Wednesday, 18 July 2018: 17:30
Location: 206B (MTCC NORTH BUILDING)
Oral Presentation
Fabio D'ANDREA, University of Perugia, Italy
The recurrent appearance of the term “ecology” in widespread discourses marks the advent of a form of understanding different from the one Modernity got us used to. Ecology stresses the importance of the dimensions of interdependence and connectedness among spheres of existence, thus diverging from the competitive attitude of economism. The idea of ecosystem highlights the multiple links that bond the different species together and to the environment that constitutes their primordial prerequisite and mitigates Modern demands for a systematic order. It also hints at a shift towards Oriental holistic Weltanschauungen where the whole planet is thought of as a living organism. This image, often mistaken for a naive organicism, aims instead at underlining the actual impossibility of interpreting environmental balance according to the mechanical rules of the paradigm of simplification (Morin).

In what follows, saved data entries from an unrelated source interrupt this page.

This is an optimization exercise on Yosys and OpenROAD, whose aim is small area, a short achievable clock period and few clock cycles per item, not a production implementation.
Function was checked by simulation only, so behaviour that the tests miss may differ from the original.

==> flow/design.v <==
module card_step (
    input  wire         clk,
    input  wire         rst,           
    input  wire         start,
    output wire         ready,
    output reg          done,
    input  wire [23:0]  active,
    input  wire [383:0] iavg,          
    input  wire [3:0]   shift,
    input  wire [7:0]   lim,
    input  wire [23:0]  clr,           
    output wire [215:0] trim,          
    output reg  [23:0]  at_lim
);
    localparam integer K  = 8;                   
    localparam integer G  = 24 / K;              
    reg st_idle, st_p1, st_d1a, st_d1b, st_p2, st_d2, st_p3;
    reg [4:0] g;                       
    reg signed [8:0]  tr [0:23];
    reg signed [15:0] ir [0:K-1];      
    reg [K-1:0]       ar;              
    reg [3:0]         sh_r;
    reg [7:0]         lim_r;
    reg signed [20:0] acc;             
    reg signed [13:0] tacc;            
    reg [3:0]         t0lo;            
    reg [9:0]         vacc;            
    reg [9:0]         q0m9;            
    reg [4:0]         n_r;
    reg [4:0]         drema, dremb;    
    reg [7:0]         qhi;             
    reg [5:0]         qhit;            
    reg               u_x1, u_x2, u_t1, u_t2, u_v;
    reg signed [15:0] m_r;
    reg signed [9:0]  mean_r;
    assign ready = st_idle;
    genvar gc;
    generate
        for (gc = 0; gc < 24; gc = gc + 1) begin : g_out
            assign trim[9*gc +: 9] = tr[gc];
        end
    endgenerate
    wire in_pass = st_p1 | st_p2 | st_p3;
    wire last_g  = (g == G - 1);
    wire [4:0] sel = ((st_p1 | st_p2) && !last_g) ? g + 5'd1 :
                     st_d2 ? 5'd1 :
                     (st_p3 && (g + 5'd2 < G)) ? g + 5'd2 : 5'd0;
    reg signed [15:0] imux [0:K-1];
    reg [K-1:0]       amux;
    integer jm, xm;
    always @(*) begin
        for (jm = 0; jm < K; jm = jm + 1) begin
            imux[jm] = 16'sd0;
            amux[jm] = 1'b0;
            for (xm = 0; xm < G; xm = xm + 1)
                if (sel == xm) begin
                    imux[jm] = $signed(iavg[16*(jm*G + xm) +: 16]);
                    amux[jm] = active[jm*G + xm];
                end
        end
    end
    reg signed [4:0]  dl   [0:K-1];    
    reg signed [8:0]  nv   [0:K-1];    
    reg [K-1:0]       lflag;           
    reg signed [4:0]  dreg [0:K-1];    
    wire [11:0]       limn = ~{4'd0, lim_r};              
    wire [11:0]       limm = {4'd0, lim_r} - 12'd1;       
    reg [K-1:0]       areg;            
    integer jj, kl;
    reg [18:0]        e;
    reg signed [16:0] u;
    reg [19:0]        uu;
    reg [10:0]        y3;
    reg [6:0]         y2;
    reg [4:0]         y1;
    reg [3:0]         w;
    reg [10:0]        ya, yb, xa, xb, y, x;
    reg               cy, cx, ch, cl;
    integer           kb;
    always @(*) begin
        for (jj = 0; jj < K; jj = jj + 1) begin
            u  = m_r - ir[jj];
            uu = {{3{u[16]}}, u};
            y3 = sh_r[3] ? uu[18:8] : uu[10:0];
            y2 = sh_r[2] ? y3[10:4] : y3[6:0];
            y1 = sh_r[1] ? y2[6:2]  : y2[4:0];
            w  = sh_r[0] ? y1[4:1]  : y1[3:0];
            e[18] = 1'b1;
            e[17] = 1'b1;
            e[16] = 1'b1;
            for (kl = 15; kl >= 0; kl = kl - 1)
                e[kl] = e[kl+1] & (u[kl] == u[16]);
            if (e[sh_r + 5'd3])
                dl[jj] = {w[3], w};
            else
                dl[jj] = u[16] ? -5'sd8 : 5'sd8;
            ya = {{2{tr[jj*G][8]}}, tr[jj*G]};
            yb = {{6{dreg[jj][4]}}, dreg[jj]};
            cy = 1'b0;
            for (kb = 0; kb < 11; kb = kb + 1) begin
                y[kb] = ya[kb] ^ yb[kb] ^ cy;
                cy    = (ya[kb] & yb[kb]) | (cy & (ya[kb] ^ yb[kb]));
            end
            xb = ~{mean_r[9], mean_r};
            cx = 1'b1;
            for (kb = 0; kb < 11; kb = kb + 1) begin
                x[kb] = y[kb] ^ xb[kb] ^ cx;
                cx    = (y[kb] & xb[kb]) | (cx & (y[kb] ^ xb[kb]));
            end
            ch = 1'b1;
            cl = 1'b0;
            for (kb = 0; kb < 11; kb = kb + 1) begin
                ch = (x[kb] & limn[kb]) | (ch & (x[kb] | limn[kb]));
                cl = (x[kb] & limm[kb]) | (cl & (x[kb] | limm[kb]));
            end
            if (!(x[10] ^ limn[11] ^ ch)) begin
                nv[jj]    = {1'b0, lim_r};
                lflag[jj] = 1'b1;
            end else if (x[10] ^ limm[11] ^ cl) begin
                nv[jj]    = -$signed({1'b0, lim_r});
                lflag[jj] = 1'b1;
            end else begin
                nv[jj]    = x[8:0];
                lflag[jj] = 1'b0;
            end
        end
    end
    reg signed [20:0] isum;
    reg signed [12:0] tsum;
    reg signed [8:0]  dsum;
    reg [4:0]         lcnt;
    integer jl;
    always @(*) begin
        isum = 21'sd0;
        tsum = 13'sd0;
        dsum = 9'sd0;
        lcnt = 5'd0;
        for (jl = 0; jl < K; jl = jl + 1) begin
            lcnt = lcnt + {4'd0, ar[jl]};
            isum = isum + (ar[jl] ? ir[jl] : 16'sd0);
            tsum = tsum + (ar[jl] ? tr[jl*G] : 9'sd0);
            dsum = dsum + (ar[jl] ? dl[jl] : 5'sd0);
        end
    end
    wire first = (g == 5'd0);
    wire signed [20:0] s_next = (first ? 21'sd0 : acc) + isum;
    wire [4:0]  n_next = (first ? 5'd0 : n_r) + lcnt;
    wire [4:0]  h_next = {1'b0, n_next[4:1]};
    wire [4:0]  o_next = s_next[20] ? n_next - 5'd1 - h_next : h_next;
    function automatic [6:0] rstep(input [4:0] rem, input [1:0] b, input [4:0] n1,
                                   input [5:0] n2, input [6:0] n3);
        reg [6:0] wv;
        reg [7:0] s1, s2, s3;
        begin
            wv = {rem, b};
            s1 = {1'b0, wv} - {3'b000, n1};
            s2 = {1'b0, wv} - {2'b00, n2};
            s3 = {1'b0, wv} - {1'b0, n3};
            if (!s3[7])
                rstep = {2'd3, s3[4:0]};
            else if (!s2[7])
                rstep = {2'd2, s2[4:0]};
            else if (!s1[7])
                rstep = {2'd1, s1[4:0]};
            else
                rstep = {2'd0, wv[4:0]};
        end
    endfunction
    wire [4:0] n_h  = {1'b0, n_r[4:1]};
    wire [5:0] n_2  = {n_r, 1'b0};
    wire [6:0] n_3  = {1'b0, n_2} + {2'b00, n_r};
    wire [4:0] rem0x = acc[20:16] + (acc[20] ? n_r : 5'd0);
    wire [4:0] rem0t = {tacc[13], tacc[13:10]} + (tacc[13] ? n_r : 5'd0);
    wire [9:0] v    = vacc;
    wire       ecor = tacc[13] & ~n_r[0];
    reg [4:0] rr [0:4];
    reg [1:0] qd [1:4];
    reg [7:0] bits;
    reg [6:0] sv;
    integer ks;
    always @(*) begin
        rr[0] = ({5{u_x1}} & rem0x) | ({5{u_x2}} & drema) | ({5{u_t1}} & rem0t) |
                ({5{u_t2}} & dremb) | ({5{u_v}} & {2'b00, v[8:6]});
        bits  = ({8{u_x1}} & acc[15:8]) | ({8{u_x2}} & acc[7:0]) |
                ({8{u_t1}} & {tacc[9:4], 2'b00}) | ({8{u_t2}} & {t0lo, 4'd0}) |
                ({8{u_v}} & {v[5:0], 2'b00});
        for (ks = 1; ks <= 4; ks = ks + 1) begin
            sv     = rstep(rr[ks-1], bits[9-2*ks -: 2], n_r, n_2, n_3);
            qd[ks] = sv[6:5];
            rr[ks] = sv[4:0];
        end
    end
    wire [9:0] q0     = {qhit, qd[1], qd[2]};
    wire       mdec   = ecor & (rr[3] == 5'd0);
    wire [9:0] mean_n = q0m9 + {4'd0, qd[1], qd[2], qd[3]} + {9'd0, ~mdec};
    always @(posedge clk) begin
        for (jl = 0; jl < K; jl = jl + 1) begin
            ir[jl] <= imux[jl];
            ar[jl] <= amux[jl];
        end
        if (st_idle) begin
            sh_r  <= shift;
            lim_r <= lim;
        end
        if (st_p1) begin
            acc  <= last_g ? s_next + $signed({16'd0, o_next}) : s_next;
            n_r  <= n_next;
        end
        if (st_p1)
            tacc <= (first ? 14'sd0 : tacc) + tsum;
        if (st_p2) begin
            tacc <= tacc + dsum;
            vacc <= (first ? {2'b00, n_r, 3'b000} + {5'd0, n_h} : vacc)
                    + {{1{dsum[8]}}, dsum} + (u_t2 ? {5'd0, rr[2]} : 10'd0);
        end
        if (u_t1)
            t0lo <= tacc[3:0];
        for (jl = 0; jl < K; jl = jl + 1) begin
            dreg[jl] <= dl[jl];
            areg[jl] <= ar[jl];
        end
        if (u_x1) begin
            drema <= rr[4];
            qhi   <= {qd[1], qd[2], qd[3], qd[4]};
        end
        if (u_t1) begin
            dremb <= rr[3];
            qhit  <= {qd[1], qd[2], qd[3]};
        end
        if (u_t2)
            q0m9 <= q0 - 10'd9;
        if (u_x2)
            m_r <= {qhi, qd[1], qd[2], qd[3], qd[4]};
        if (u_v)
            mean_r <= mean_n;
        u_x1 <= ~rst & st_p1 & last_g;
        u_x2 <= ~rst & u_x1;
        u_t1 <= ~rst & st_d1b;
        u_t2 <= ~rst & u_t1;
        u_v  <= ~rst & st_p2 & last_g;
        if (rst) begin
            st_idle <= 1'b1;
            st_p1   <= 1'b0;
            st_d1a  <= 1'b0;
            st_d1b  <= 1'b0;
            st_p2   <= 1'b0;
            st_d2   <= 1'b0;
            st_p3   <= 1'b0;
            done    <= 1'b0;
            g       <= 5'd0;
        end else begin
            done <= 1'b0;
            g    <= (in_pass && !last_g) ? g + 5'd1 : 5'd0;
            if (st_idle) begin
                if (start) begin
                    st_idle <= 1'b0;
                    st_p1   <= 1'b1;
                end
            end
            if (st_p1 && last_g) begin
                st_p1  <= 1'b0;
                st_d1a <= 1'b1;
            end
            if (st_d1a) begin
                st_d1a <= 1'b0;
                if (n_r < 5'd2) begin
                    done    <= 1'b1;
                    st_idle <= 1'b1;
                end else
                    st_d1b <= 1'b1;
            end
            if (st_d1b) begin
                st_d1b <= 1'b0;
                st_p2  <= 1'b1;
            end
            if (st_p2 && last_g) begin
                st_p2 <= 1'b0;
                st_d2 <= 1'b1;
            end
            if (st_d2) begin
                st_d2 <= 1'b0;
                st_p3 <= 1'b1;
            end
            if (st_p3 && last_g) begin
                st_p3   <= 1'b0;
                st_idle <= 1'b1;
                done    <= 1'b1;
            end
        end
    end
    wire [23:0] kill    = {24{rst}} | ({24{st_idle & ~start}} & clr);
    wire        al_kill = rst | (st_d1a & (n_r < 5'd2));
    integer kt;
    always @(posedge clk) begin
        for (kt = 0; kt < 24; kt = kt + 1)
            if (kill[kt])
                tr[kt] <= 9'sd0;
            else if (in_pass) begin
                if (kt % G != G - 1)
                    tr[kt] <= tr[kt + 1];
                else
                    tr[kt] <= (st_p3 && areg[kt / G]) ? nv[kt / G] : tr[kt - (G - 1)];
            end
        if (al_kill)
            at_lim <= 24'd0;
        else if (st_p3)
            for (kt = 0; kt < 24; kt = kt + 1)
                if (kt % G != G - 1)
                    at_lim[kt] <= at_lim[kt + 1];
                else
                    at_lim[kt] <= areg[kt / G] & lflag[kt / G];
    end
endmodule
Settings: LEC_CHECK=0, ABC_AREA=1, CAP_MARGIN=20, CORE_MARGIN=2, CORE_UTILIZATION=55, SLEW_MARGIN=20; clock period 40.0 ns.
standard.sh (not shown) runs the stock make flow with config.mk's settings and CLKGATE_MAP_FILE= SYNTH_SCRIPT=/design/flow/synth_recipe.tcl, a recipe that flattens the netlist after the stock synthesis.
==> flow/flow/run.sh <==
#!/bin/bash
# Layout: the standard flow (standard.sh: unchanged synthesis, floorplan,
# power grid, placement, CTS and routing, at the design's clock and SDC) with
# two changes to how the layout is made:
#  - every input and output port is buffered with sky130_fd_sc_hd__buf_1
#    instead of the default port buffer cell;
#  - ORFS's repair_timing steps aim for 30.6 ns of setup slack (a 9.4 ns
#    critical path) instead of 0 ns, so they size up and buffer the few paths
#    longer than that. The clock network is left as CTS builds it.
# make's full output goes to standard_flow.log; each ORFS step keeps its own
# log under orfs/logs/.
set -euo pipefail
bash standard.sh "BUFFER_PORTS_ARGS=-buffer_cell sky130_fd_sc_hd__buf_1" \
    SETUP_SLACK_MARGIN=30.6 finish > standard_flow.log 2>&1
The starting point passed the timing, design-rule and antenna checks.
Testbench counts at the start, summed over its fixed seeds: cycles 31,144, items 2,400.
Next try:
--- a/flow/design.v
+++ b/flow/design.v
@@ -9,13 +9,13 @@
     input  wire [3:0]   shift,
     input  wire [7:0]   lim,
     input  wire [23:0]  clr,           
     output wire [215:0] trim,          
     output reg  [23:0]  at_lim
 );
-    localparam integer K  = 8;                   
+    localparam integer K  = 12;                  
     localparam integer G  = 24 / K;              
     reg st_idle, st_p1, st_d1a, st_d1b, st_p2, st_d2, st_p3;
     reg [4:0] g;                       
     reg signed [8:0]  tr [0:23];
     reg signed [15:0] ir [0:K-1];      
     reg [K-1:0]       ar;              
Effect: The new run finished with timing, DRC and antenna clean; first-iteration DRC count rises by 38%; utilization stays flat; setup slack degrades by 40 ps; wire length rises by 40%; count of clock-buffer cells in the layout rises by 11; final area rises by about 28%; synthesized area rises by about 28%; cell count rises by about 26%; register-to-register slack degrades by 330 ps; via count rises by 29%; clock skew rises by 43 ps.
Testbench counts after the change, summed over its fixed seeds: cycles 23,958, items 2,400.

RTL: the design.v shown in full above, as it stands there.
export LEC_CHECK = 0
export ABC_AREA = 1
export CAP_MARGIN = 20
export CORE_MARGIN = 2
export CORE_UTILIZATION = 65
export SLEW_MARGIN = 20
create_clock -name core_clock -period 40.0 [get_ports {clk}]
Scripts as last shown in full above: flow/flow/run.sh
Testbench counts at the start, summed over its fixed seeds: cycles 31,144, items 2,400.
Edit:
--- a/flow/design.v
+++ b/flow/design.v
@@ -12,7 +12,7 @@
     output wire [215:0] trim,          
     output reg  [23:0]  at_lim
 );
-    localparam integer K  = 8;                   
+    localparam integer K  = 12;                  
     localparam integer G  = 24 / K;              
     reg st_idle, st_p1, st_d1a, st_d1b, st_p2, st_d2, st_p3;
     reg [4:0] g;                       
What happened: Wire length goes up by 34%. Hold slack is better by 0.014 ns. Final area is higher by 27%. Core utilization went down by 0.84 points. Setup slack is worse by 0.13 ns.
Testbench counts after the change, summed over its fixed seeds: cycles 23,958, items 2,400.

Another version of the RTL of card_step (not shown whole).
Size in the first run: ~690 I/O pins.
Settings: LEC_CHECK=0, ABC_AREA=1, CAP_MARGIN=20, CORE_MARGIN=2, CORE_UTILIZATION=55, SLEW_MARGIN=20; clock period 40.0 ns.
==> flow/flow/run.sh <==
#!/bin/bash
# Layout: the standard flow (standard.sh: unchanged synthesis, floorplan,
# power grid, placement, CTS and routing, at the design's clock and SDC) with
# two changes to how the layout is made:
#  - every input and output port is buffered with sky130_fd_sc_hd__buf_1
#    instead of the default port buffer cell;
#  - ORFS's repair_timing steps aim for 30.4 ns of setup slack (a 9.6 ns
#    critical path) instead of 0 ns, so they size up and buffer the few paths
#    longer than that. The clock network is left as CTS builds it.
# make's full output goes to standard_flow.log; each ORFS step keeps its own
# log under orfs/logs/.
set -euo pipefail
bash standard.sh "BUFFER_PORTS_ARGS=-buffer_cell sky130_fd_sc_hd__buf_1" \
    SETUP_SLACK_MARGIN=30.4 finish > standard_flow.log 2>&1
Testbench counts at the start, summed over its fixed seeds: cycles 23,958, items 2,400.
Rerun with:
--- a/flow/design.v
+++ b/flow/design.v
@@ -4,23 +4,23 @@
     input  wire         start,
     output wire         ready,
     output reg          done,
     input  wire [23:0]  active,
     input  wire [383:0] iavg,          
     input  wire [3:0]   shift,
     input  wire [7:0]   lim,
     input  wire [23:0]  clr,           
     output wire [215:0] trim,          
     output reg  [23:0]  at_lim
 );
-    localparam integer K  = 12;                  
+    localparam integer K  = 8;                   
     localparam integer G  = 24 / K;              
     reg st_idle, st_p1, st_d1a, st_d1b, st_p2, st_d2, st_p3;
     reg [4:0] g;                       
     reg signed [8:0]  tr [0:23];
     reg signed [15:0] ir [0:K-1];      
     reg [K-1:0]       ar;              
     reg [3:0]         sh_r;
     reg [7:0]         lim_r;
     reg signed [20:0] acc;             
     reg signed [13:0] tacc;            
     reg [3:0]         t0lo;            
Non-clock buffer count fell by 59.
Clock-buffer cell count fell by 11.
Cell area fell by about 22%.
Global-route usage fell by 2.3 points.
Final cell count fell by about 20%.
Testbench counts after the change, summed over its fixed seeds: cycles 31,144, items 2,400.

==> afterwards: timing with drivers on the ports <==
Ports are ideal in the flow. The routed layouts listed here were re-timed in OpenROAD.
Step 1 sets driving cells, clkbuf_16 on the clock port and buf_2 on the other inputs (assumed; they add their load-dependent delay and slew).
Step 2 times the ports against the registers' clock, not the clock port: input delays grow and output delays shrink by t, the midpoint of the rising clock arrivals with the driver on.
a / b / c = ideal ports / drivers / drivers and shift; a / b = the first two.
| run | t (ns) | setup WS [ns] | slew at the worst register clock pin (ns) |
|---|---|---|---|
| the first run of note 1 | 0.742 | 30.629 / 30.548 / 30.285 | 0.07 / 0.07 |
| the second run of note 1 | 0.780 | 30.589 / 30.499 / 30.041 | 0.07 / 0.07 |
| the first run of note 2 | 0.713 | 30.616 / 30.538 / 30.321 | 0.07 / 0.07 |
| the second run of note 2 | 0.768 | 30.485 / 30.479 / 29.920 | 0.07 / 0.07 |
| the first run of note 3 | 0.773 | 30.378 / 30.367 / 29.666 | 0.07 / 0.07 |
| the second run of note 3 | 0.755 | 30.463 / 30.382 / 29.848 | 0.08 / 0.08 |
After both steps every run listed still meets setup and hold. For the first run of note 3, which loses most, drivers alone change the setup slack by -0.011 ns; drivers and shift together by -0.712 ns.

The increasing success of ecological viewpoints can be read as the beginning of the emancipation from Modern cognitive frames. Getting rid of such a cumbersome ideological apparatus is not an easy task and should be undertaken with courage and energy. As a first step, this paper aims at sketching a complex, ecological vision of Man. This can be achieved by integrating into Simmel’s Wechselwirkung the emotional, symbolic and aesthetic dimensions that constitute a crucial part of humanity, but have been – and still largely are – rendered invisible by Western rationalism and utilitarianism. They play a fundamental role in recovering the qualitative side of interaction, the feeling of being-together that makes it possible to care for others and for the world in which one lives and whose disappearance is at the root of contemporary Angst and uncertainty.